━━━ MATERIAL FOR THIS EXERCISE ━━━

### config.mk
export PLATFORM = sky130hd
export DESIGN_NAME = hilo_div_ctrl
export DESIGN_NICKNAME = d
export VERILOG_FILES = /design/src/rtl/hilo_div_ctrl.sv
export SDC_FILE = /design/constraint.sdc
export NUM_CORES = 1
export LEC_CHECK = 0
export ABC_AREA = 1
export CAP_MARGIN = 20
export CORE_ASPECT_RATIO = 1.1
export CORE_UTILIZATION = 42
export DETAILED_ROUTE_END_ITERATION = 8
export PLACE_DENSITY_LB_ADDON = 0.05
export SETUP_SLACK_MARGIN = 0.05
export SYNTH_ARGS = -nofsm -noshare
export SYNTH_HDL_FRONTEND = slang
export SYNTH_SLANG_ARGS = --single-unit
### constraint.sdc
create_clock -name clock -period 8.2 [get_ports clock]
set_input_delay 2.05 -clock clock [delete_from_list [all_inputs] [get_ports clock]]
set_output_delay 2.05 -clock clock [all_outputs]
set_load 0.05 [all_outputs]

━━━
━━━ MATERIAL FOR THIS EXERCISE ━━━

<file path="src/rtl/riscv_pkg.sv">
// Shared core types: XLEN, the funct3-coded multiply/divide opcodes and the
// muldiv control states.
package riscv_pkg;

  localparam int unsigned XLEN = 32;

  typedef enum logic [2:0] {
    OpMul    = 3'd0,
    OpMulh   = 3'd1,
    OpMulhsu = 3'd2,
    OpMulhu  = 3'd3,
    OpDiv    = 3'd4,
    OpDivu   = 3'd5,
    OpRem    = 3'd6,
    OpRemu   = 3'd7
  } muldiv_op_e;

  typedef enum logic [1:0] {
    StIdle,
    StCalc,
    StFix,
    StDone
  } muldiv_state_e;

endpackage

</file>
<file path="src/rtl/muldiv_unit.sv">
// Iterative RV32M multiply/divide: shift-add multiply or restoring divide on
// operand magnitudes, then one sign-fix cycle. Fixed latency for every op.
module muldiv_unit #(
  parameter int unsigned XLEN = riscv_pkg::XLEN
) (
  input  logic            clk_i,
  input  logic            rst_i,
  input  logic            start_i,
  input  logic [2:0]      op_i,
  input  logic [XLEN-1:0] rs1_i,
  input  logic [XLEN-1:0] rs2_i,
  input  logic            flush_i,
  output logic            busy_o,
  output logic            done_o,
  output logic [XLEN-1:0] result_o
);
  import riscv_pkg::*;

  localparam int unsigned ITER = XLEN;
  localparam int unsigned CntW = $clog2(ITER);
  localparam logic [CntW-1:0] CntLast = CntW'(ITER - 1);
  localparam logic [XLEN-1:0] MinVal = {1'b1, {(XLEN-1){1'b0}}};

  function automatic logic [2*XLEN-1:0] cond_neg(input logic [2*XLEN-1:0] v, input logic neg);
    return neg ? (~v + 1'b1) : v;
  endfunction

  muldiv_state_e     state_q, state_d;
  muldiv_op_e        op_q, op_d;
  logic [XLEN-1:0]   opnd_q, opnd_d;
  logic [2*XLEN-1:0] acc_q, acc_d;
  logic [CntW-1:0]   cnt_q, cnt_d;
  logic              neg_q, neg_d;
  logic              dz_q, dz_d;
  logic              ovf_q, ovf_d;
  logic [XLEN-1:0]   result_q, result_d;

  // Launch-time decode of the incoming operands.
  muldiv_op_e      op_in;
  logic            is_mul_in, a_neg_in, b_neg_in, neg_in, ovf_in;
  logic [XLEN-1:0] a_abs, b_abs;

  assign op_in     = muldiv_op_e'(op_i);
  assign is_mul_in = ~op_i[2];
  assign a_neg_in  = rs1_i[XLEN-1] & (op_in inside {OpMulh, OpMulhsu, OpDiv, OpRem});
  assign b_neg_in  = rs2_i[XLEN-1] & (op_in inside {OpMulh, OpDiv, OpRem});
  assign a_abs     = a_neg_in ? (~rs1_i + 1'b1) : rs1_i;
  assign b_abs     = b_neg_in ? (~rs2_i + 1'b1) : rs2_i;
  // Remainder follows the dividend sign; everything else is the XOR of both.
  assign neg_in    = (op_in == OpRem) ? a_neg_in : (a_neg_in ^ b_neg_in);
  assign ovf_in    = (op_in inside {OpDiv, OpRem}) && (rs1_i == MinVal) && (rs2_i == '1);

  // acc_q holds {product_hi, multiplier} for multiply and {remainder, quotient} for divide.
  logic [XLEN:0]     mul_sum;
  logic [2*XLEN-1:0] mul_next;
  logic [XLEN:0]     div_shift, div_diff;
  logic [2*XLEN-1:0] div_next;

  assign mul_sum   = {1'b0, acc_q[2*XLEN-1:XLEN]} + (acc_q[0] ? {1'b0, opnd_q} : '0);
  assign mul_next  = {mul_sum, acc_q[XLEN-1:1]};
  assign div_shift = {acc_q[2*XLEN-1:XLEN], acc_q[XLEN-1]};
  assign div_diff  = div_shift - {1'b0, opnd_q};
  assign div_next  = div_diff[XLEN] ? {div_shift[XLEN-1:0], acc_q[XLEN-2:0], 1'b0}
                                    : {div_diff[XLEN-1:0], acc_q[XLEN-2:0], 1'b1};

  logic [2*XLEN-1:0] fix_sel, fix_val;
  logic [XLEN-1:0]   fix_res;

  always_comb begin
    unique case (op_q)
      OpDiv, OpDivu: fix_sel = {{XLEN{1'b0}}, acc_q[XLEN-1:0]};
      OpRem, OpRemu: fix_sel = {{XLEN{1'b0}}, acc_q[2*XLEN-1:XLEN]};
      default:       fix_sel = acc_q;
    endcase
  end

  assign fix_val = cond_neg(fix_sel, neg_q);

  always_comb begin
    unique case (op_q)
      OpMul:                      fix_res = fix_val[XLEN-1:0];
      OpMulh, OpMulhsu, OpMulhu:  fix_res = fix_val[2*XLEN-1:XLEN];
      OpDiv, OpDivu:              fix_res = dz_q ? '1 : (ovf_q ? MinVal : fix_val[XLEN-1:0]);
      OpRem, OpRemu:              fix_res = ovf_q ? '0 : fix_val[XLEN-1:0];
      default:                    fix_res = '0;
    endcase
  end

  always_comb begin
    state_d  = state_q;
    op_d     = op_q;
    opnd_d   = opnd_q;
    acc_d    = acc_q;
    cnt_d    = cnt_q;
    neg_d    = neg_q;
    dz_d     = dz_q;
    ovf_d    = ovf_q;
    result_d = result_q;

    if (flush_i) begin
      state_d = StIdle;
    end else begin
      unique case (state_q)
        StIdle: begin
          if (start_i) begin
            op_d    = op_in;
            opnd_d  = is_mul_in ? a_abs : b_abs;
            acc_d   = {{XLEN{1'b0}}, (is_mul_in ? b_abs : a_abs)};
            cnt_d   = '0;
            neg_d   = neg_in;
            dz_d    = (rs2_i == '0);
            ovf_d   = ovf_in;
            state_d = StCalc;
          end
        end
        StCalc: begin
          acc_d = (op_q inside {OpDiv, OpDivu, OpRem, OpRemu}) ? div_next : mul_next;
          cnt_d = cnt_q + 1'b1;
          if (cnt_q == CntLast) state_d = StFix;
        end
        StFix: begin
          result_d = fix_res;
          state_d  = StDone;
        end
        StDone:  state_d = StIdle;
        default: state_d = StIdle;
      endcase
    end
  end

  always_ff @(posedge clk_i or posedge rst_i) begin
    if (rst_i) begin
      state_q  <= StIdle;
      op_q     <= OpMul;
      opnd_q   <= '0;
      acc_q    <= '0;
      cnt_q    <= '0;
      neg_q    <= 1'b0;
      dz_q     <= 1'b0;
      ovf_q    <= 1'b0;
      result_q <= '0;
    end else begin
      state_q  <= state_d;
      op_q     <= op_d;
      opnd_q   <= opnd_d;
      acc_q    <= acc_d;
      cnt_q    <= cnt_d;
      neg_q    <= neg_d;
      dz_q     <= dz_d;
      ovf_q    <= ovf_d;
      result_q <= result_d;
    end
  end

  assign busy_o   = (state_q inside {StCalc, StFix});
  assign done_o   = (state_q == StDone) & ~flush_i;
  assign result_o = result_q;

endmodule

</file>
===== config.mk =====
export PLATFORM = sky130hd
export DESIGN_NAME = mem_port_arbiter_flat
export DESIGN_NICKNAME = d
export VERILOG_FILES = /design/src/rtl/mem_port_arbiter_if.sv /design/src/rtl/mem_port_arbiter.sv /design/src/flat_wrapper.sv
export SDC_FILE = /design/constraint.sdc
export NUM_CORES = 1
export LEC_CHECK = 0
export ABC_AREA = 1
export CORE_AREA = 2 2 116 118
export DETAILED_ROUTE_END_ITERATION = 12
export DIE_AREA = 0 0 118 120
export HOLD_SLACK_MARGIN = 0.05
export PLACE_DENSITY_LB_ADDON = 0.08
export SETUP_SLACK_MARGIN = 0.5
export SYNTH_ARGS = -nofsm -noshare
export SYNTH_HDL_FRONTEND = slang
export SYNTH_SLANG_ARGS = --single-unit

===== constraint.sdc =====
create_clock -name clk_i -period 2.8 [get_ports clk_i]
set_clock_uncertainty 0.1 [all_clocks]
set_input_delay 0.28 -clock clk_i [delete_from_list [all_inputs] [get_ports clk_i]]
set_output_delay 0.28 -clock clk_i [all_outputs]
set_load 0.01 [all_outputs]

━━━

■ **WHAT YOU ARE ASKED TO DO**: What is needed is an exact copy of the lines above, from the one containing "fix_res = fix_val[2*XLEN-1:XLEN];" through the one containing "cnt_d = cnt_q + 1'b1;", with nothing added.

■ **SOLUTION**:
      OpMulh, OpMulhsu, OpMulhu:  fix_res = fix_val[2*XLEN-1:XLEN];
      OpDiv, OpDivu:              fix_res = dz_q ? '1 : (ovf_q ? MinVal : fix_val[XLEN-1:0]);
      OpRem, OpRemu:              fix_res = ovf_q ? '0 : fix_val[XLEN-1:0];
      default:                    fix_res = '0;
    endcase
  end

  always_comb begin
    state_d  = state_q;
    op_d     = op_q;
    opnd_d   = opnd_q;
    acc_d    = acc_q;
    cnt_d    = cnt_q;
    neg_d    = neg_q;
    dz_d     = dz_q;
    ovf_d    = ovf_q;
    result_d = result_q;

    if (flush_i) begin
      state_d = StIdle;
    end else begin
      unique case (state_q)
        StIdle: begin
          if (start_i) begin
            op_d    = op_in;
            opnd_d  = is_mul_in ? a_abs : b_abs;
            acc_d   = {{XLEN{1'b0}}, (is_mul_in ? b_abs : a_abs)};
            cnt_d   = '0;
            neg_d   = neg_in;
            dz_d    = (rs2_i == '0);
            ovf_d   = ovf_in;
            state_d = StCalc;
          end
        end
        StCalc: begin
          acc_d = (op_q inside {OpDiv, OpDivu, OpRem, OpRemu}) ? div_next : mul_next;
          cnt_d = cnt_q + 1'b1;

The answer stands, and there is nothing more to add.